Records from a data source
···
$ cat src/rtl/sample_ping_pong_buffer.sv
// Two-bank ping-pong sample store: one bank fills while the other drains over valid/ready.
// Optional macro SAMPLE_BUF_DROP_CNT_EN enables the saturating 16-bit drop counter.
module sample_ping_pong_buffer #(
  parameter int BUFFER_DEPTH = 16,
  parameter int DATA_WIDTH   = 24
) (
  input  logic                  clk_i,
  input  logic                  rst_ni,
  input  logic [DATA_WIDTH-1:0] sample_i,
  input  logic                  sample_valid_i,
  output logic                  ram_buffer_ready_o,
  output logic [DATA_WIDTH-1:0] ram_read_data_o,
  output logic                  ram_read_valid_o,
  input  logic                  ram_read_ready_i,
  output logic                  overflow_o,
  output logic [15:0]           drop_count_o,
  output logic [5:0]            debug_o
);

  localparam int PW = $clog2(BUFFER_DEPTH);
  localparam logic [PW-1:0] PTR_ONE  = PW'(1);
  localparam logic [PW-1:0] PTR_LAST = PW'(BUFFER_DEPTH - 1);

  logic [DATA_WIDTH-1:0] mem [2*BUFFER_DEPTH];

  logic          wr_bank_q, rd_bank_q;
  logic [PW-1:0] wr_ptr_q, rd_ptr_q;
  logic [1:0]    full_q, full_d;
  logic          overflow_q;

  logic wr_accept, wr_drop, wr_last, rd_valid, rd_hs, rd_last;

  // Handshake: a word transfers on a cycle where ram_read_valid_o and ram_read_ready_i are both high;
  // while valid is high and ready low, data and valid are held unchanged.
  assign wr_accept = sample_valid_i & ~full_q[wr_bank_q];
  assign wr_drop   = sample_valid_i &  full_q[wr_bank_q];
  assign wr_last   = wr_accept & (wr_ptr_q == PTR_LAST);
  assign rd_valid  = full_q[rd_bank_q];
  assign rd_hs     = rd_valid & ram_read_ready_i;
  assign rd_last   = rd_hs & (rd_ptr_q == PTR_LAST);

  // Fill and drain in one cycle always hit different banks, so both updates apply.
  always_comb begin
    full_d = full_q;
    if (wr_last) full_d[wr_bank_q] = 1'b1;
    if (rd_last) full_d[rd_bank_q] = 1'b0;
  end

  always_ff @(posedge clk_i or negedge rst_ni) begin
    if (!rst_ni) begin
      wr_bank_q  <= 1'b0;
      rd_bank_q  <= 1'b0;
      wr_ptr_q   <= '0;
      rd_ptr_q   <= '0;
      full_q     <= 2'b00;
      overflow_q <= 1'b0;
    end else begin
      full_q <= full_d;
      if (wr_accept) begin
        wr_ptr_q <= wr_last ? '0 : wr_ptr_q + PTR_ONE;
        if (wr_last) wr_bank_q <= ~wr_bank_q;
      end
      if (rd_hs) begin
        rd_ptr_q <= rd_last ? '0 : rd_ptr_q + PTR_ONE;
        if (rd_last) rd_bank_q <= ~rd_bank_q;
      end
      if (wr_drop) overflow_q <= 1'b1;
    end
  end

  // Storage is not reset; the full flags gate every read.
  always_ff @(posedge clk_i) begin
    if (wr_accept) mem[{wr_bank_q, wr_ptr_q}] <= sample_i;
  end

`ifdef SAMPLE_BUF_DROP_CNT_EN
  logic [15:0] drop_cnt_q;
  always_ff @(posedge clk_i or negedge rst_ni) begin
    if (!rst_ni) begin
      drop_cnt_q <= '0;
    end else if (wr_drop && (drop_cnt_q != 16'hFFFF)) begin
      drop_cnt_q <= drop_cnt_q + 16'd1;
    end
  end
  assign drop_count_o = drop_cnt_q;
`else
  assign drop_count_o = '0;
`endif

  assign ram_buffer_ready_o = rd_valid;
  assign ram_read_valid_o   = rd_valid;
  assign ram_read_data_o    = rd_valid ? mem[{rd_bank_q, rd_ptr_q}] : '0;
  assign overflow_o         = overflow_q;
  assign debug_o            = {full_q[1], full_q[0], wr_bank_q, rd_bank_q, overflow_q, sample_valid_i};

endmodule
···
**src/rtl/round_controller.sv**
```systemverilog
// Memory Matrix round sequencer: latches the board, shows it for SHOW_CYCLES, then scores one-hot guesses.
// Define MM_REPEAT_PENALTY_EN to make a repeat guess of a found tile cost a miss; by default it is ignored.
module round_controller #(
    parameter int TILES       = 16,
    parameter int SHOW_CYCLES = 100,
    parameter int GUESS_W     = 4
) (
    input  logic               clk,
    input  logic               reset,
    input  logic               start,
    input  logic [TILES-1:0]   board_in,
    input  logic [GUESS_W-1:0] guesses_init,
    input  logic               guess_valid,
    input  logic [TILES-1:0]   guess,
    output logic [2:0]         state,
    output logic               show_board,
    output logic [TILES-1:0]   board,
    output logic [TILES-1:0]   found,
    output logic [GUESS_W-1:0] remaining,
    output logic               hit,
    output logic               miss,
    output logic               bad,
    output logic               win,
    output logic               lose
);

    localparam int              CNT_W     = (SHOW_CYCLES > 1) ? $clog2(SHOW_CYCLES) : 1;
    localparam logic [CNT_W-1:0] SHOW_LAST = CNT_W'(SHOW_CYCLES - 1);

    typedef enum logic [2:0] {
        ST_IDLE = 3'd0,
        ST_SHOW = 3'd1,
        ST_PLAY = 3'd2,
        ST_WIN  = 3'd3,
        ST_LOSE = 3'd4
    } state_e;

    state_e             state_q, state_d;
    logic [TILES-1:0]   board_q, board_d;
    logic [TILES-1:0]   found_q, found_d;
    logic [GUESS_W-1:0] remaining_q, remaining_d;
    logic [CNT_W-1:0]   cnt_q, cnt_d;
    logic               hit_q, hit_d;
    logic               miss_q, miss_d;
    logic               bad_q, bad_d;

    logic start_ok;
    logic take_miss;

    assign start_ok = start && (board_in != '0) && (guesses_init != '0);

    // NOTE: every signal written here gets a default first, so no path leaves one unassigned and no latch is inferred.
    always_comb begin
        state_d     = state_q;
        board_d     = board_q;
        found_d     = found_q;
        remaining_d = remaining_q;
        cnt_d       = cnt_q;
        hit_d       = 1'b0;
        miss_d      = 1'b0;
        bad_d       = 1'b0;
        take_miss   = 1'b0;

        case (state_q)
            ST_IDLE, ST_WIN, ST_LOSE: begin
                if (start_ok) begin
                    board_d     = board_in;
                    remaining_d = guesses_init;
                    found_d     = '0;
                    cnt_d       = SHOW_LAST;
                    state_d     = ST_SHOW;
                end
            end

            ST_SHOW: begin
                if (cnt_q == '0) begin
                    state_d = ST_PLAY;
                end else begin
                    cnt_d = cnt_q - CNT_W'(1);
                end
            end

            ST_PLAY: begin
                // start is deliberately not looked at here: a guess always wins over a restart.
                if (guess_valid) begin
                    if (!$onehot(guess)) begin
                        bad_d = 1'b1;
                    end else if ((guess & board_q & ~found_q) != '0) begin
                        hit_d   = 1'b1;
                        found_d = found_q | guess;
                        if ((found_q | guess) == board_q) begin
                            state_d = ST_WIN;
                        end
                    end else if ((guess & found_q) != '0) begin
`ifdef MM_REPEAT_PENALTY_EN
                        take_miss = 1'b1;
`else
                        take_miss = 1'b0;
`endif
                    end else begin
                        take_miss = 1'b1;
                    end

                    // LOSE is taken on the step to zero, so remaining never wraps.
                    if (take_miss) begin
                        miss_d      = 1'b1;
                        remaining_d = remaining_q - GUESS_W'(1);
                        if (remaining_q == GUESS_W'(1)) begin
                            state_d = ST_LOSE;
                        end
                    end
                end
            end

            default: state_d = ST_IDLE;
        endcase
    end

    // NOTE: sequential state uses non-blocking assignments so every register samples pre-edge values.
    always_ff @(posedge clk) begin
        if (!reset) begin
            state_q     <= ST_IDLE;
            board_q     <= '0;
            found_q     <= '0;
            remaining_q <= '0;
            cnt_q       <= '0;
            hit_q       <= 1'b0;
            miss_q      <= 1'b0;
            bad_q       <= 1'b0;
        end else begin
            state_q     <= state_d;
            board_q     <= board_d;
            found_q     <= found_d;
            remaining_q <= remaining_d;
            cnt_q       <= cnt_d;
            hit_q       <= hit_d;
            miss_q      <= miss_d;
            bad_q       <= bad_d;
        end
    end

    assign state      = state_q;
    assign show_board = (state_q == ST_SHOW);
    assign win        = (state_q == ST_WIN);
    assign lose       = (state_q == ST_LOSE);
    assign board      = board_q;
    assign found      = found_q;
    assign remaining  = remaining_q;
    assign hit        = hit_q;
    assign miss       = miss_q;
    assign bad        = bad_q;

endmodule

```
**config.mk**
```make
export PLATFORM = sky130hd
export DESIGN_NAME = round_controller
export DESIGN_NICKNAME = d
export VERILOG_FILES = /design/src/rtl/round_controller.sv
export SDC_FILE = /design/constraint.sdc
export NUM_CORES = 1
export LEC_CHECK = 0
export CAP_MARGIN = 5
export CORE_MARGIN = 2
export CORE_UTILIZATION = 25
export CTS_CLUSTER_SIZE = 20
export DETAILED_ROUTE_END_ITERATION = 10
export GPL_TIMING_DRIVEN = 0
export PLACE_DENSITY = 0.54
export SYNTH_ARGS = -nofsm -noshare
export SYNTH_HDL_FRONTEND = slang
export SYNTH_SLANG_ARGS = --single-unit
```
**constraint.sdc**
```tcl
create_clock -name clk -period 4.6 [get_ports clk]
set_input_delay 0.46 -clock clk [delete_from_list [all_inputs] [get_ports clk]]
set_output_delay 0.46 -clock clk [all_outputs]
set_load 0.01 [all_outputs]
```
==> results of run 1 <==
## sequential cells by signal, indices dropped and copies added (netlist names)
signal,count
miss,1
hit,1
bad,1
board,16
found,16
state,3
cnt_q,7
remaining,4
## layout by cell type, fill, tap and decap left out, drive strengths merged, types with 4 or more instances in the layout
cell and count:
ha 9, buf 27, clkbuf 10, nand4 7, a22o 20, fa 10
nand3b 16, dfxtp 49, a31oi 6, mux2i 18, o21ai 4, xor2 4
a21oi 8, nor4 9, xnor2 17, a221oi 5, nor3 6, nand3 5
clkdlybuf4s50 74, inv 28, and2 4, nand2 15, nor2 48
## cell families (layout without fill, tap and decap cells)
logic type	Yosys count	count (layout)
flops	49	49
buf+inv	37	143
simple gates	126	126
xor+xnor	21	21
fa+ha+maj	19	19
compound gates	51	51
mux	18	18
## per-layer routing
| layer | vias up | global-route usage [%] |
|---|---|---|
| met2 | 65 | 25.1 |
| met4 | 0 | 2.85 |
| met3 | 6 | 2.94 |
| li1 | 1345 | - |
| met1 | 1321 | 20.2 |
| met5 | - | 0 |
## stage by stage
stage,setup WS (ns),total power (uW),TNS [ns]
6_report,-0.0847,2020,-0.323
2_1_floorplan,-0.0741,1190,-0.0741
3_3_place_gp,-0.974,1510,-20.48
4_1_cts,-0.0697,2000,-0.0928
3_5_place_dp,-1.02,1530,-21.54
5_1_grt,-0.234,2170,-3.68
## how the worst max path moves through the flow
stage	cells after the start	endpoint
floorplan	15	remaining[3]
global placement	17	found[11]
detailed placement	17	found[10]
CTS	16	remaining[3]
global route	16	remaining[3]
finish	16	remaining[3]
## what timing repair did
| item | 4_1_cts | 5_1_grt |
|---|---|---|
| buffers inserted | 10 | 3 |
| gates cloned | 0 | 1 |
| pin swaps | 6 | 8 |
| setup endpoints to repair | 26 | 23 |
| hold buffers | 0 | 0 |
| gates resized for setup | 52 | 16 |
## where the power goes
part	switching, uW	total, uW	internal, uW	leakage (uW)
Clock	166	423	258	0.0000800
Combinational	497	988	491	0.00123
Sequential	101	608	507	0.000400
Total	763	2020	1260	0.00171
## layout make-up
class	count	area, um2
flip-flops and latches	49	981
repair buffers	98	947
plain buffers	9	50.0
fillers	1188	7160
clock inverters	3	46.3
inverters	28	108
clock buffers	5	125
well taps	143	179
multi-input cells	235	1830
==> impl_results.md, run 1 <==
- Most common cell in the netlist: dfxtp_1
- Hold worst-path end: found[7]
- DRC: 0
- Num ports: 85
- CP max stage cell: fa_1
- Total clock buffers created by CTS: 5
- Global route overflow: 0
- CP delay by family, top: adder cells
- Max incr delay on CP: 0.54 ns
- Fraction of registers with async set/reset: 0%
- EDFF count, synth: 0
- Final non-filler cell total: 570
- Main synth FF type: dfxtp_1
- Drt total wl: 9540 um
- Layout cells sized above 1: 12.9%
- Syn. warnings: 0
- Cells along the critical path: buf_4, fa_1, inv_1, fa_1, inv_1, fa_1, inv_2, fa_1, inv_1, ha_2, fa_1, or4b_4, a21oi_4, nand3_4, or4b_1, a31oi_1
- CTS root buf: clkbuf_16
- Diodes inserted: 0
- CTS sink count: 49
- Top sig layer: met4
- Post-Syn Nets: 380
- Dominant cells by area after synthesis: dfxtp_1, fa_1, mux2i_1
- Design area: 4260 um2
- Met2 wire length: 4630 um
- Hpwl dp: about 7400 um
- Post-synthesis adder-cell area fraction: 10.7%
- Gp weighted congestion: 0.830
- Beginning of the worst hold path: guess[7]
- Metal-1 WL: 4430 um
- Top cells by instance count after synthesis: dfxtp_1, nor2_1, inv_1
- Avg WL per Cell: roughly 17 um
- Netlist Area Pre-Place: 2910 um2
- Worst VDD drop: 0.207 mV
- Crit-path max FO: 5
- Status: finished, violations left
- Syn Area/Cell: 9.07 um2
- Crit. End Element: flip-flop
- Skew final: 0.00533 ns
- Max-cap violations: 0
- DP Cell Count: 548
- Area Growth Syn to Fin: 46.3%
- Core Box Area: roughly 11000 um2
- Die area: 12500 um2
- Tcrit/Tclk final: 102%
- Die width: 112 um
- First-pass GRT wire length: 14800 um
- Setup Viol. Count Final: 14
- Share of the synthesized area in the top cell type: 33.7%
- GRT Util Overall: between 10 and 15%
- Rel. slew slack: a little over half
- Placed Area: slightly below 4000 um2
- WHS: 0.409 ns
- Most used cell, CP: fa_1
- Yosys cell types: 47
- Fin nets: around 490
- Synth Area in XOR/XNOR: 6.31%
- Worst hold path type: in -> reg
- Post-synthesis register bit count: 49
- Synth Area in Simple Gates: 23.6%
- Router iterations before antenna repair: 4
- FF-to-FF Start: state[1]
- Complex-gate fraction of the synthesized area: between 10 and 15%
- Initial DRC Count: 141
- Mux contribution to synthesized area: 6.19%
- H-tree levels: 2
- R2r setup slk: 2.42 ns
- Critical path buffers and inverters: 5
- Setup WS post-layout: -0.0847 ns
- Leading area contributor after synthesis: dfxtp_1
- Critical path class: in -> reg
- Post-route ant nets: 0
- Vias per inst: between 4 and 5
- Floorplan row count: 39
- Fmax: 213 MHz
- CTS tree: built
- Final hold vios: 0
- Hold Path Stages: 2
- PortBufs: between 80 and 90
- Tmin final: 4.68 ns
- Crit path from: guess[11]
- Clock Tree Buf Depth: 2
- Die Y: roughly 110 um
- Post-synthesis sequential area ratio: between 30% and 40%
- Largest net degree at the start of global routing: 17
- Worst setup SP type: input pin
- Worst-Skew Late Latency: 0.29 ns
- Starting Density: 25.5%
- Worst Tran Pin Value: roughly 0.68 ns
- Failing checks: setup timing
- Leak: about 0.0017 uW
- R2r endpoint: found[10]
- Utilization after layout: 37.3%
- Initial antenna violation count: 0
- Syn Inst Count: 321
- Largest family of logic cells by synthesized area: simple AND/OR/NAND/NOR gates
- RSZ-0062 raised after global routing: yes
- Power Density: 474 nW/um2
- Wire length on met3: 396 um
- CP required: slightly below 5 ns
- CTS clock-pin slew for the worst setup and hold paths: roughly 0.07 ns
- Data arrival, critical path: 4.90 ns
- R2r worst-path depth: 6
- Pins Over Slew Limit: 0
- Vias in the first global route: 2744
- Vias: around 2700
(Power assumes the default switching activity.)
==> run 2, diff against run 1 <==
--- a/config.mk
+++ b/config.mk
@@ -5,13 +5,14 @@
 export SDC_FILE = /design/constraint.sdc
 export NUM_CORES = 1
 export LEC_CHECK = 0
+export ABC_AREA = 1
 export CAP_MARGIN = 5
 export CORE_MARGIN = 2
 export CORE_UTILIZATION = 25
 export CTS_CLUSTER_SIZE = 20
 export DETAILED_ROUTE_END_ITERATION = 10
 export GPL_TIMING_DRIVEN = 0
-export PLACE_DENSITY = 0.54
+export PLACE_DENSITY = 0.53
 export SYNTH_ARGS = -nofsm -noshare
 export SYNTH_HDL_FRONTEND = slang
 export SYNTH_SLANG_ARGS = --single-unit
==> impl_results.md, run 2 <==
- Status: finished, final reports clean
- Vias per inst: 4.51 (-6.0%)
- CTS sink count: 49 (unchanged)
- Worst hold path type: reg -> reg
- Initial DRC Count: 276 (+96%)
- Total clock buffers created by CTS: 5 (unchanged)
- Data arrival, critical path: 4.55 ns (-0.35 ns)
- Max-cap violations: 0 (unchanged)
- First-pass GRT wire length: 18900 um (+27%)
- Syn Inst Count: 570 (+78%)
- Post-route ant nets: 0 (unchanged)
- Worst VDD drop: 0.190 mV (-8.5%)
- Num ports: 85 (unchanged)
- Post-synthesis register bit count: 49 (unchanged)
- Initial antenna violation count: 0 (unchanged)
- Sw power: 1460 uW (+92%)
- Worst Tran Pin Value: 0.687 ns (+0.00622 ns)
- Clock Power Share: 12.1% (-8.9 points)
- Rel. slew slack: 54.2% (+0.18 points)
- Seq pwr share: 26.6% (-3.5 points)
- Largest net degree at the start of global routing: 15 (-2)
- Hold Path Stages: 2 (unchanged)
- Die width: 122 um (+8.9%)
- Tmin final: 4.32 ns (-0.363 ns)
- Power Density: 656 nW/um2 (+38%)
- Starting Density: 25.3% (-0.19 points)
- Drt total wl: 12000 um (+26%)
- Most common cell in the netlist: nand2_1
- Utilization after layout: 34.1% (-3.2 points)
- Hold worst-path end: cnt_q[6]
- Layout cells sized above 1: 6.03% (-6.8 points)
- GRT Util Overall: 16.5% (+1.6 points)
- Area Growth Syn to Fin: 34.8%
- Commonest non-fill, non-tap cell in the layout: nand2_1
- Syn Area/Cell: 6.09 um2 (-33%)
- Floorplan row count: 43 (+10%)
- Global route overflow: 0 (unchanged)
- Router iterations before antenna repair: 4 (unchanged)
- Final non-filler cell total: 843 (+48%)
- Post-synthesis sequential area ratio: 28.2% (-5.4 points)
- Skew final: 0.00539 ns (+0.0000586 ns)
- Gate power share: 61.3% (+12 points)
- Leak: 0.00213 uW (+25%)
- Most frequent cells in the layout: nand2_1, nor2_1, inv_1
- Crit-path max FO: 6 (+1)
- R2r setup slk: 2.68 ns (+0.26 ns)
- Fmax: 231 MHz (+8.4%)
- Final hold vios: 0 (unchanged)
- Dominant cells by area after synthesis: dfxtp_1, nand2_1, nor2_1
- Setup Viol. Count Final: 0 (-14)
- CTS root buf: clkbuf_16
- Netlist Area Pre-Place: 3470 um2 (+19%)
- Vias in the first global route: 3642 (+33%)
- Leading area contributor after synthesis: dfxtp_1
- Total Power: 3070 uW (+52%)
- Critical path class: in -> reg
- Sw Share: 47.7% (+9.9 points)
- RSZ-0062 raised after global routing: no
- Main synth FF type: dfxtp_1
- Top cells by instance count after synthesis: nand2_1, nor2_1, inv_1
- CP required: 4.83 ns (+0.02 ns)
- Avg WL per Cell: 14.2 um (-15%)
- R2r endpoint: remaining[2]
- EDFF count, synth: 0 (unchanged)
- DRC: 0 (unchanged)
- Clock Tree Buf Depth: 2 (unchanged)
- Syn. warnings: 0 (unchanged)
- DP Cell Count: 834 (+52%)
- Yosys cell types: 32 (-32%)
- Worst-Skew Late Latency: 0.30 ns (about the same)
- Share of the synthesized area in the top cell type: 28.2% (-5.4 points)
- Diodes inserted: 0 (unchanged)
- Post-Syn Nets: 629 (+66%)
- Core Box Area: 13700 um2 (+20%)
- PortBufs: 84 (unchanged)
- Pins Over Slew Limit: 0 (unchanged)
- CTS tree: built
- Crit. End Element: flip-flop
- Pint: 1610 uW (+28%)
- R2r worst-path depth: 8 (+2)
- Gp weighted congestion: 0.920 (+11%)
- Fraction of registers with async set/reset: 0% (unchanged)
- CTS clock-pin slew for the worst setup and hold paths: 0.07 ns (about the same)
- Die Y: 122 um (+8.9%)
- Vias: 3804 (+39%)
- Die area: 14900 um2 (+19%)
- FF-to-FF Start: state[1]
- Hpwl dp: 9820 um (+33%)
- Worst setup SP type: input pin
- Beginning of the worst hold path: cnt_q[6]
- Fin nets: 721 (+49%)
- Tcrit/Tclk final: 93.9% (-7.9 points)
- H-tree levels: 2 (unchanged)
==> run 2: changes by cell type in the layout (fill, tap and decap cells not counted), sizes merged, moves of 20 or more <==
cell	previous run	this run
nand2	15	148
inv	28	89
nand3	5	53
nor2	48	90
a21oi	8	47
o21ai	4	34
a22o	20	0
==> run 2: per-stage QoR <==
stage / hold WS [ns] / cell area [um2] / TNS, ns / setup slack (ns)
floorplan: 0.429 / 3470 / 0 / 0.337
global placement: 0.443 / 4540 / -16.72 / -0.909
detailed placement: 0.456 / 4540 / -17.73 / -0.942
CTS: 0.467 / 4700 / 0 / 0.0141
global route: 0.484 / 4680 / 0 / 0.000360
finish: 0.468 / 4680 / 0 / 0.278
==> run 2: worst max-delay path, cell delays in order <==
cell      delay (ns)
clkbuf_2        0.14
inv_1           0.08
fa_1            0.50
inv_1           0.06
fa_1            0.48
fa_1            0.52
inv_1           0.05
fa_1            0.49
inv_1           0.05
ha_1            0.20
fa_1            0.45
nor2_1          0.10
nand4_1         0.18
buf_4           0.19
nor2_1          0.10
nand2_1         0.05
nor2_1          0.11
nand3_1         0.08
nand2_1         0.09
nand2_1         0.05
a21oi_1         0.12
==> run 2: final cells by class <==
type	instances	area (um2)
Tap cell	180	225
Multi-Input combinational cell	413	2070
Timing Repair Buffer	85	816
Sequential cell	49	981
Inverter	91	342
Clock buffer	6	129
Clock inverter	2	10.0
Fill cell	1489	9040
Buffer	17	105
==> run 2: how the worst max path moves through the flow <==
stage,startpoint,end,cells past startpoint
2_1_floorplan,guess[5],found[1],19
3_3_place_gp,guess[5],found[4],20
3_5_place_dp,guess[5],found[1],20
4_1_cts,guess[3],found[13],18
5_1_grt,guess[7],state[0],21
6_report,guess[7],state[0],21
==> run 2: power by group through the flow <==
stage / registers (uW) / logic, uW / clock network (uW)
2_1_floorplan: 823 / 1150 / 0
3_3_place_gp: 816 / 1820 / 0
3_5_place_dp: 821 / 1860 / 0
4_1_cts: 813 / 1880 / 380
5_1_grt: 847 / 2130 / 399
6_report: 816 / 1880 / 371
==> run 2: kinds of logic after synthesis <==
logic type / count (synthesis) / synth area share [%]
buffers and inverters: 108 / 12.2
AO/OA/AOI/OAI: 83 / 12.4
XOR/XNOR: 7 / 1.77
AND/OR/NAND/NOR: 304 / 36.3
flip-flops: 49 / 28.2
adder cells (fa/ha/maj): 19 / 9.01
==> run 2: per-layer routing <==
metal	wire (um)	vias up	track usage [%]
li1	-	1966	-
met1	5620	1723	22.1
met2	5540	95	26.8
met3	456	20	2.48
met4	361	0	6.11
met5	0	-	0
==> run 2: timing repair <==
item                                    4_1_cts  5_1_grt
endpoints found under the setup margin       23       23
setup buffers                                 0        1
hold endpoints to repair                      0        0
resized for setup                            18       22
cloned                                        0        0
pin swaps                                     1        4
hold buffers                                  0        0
···
Work instruction: Only lines of the data holding the word "adder" go in the answer. Please copy each of them.

Exercise answer:
- CP delay by family, top: adder cells
- Post-synthesis adder-cell area fraction: 10.7%
adder cells (fa/ha/maj): 19 / 9.01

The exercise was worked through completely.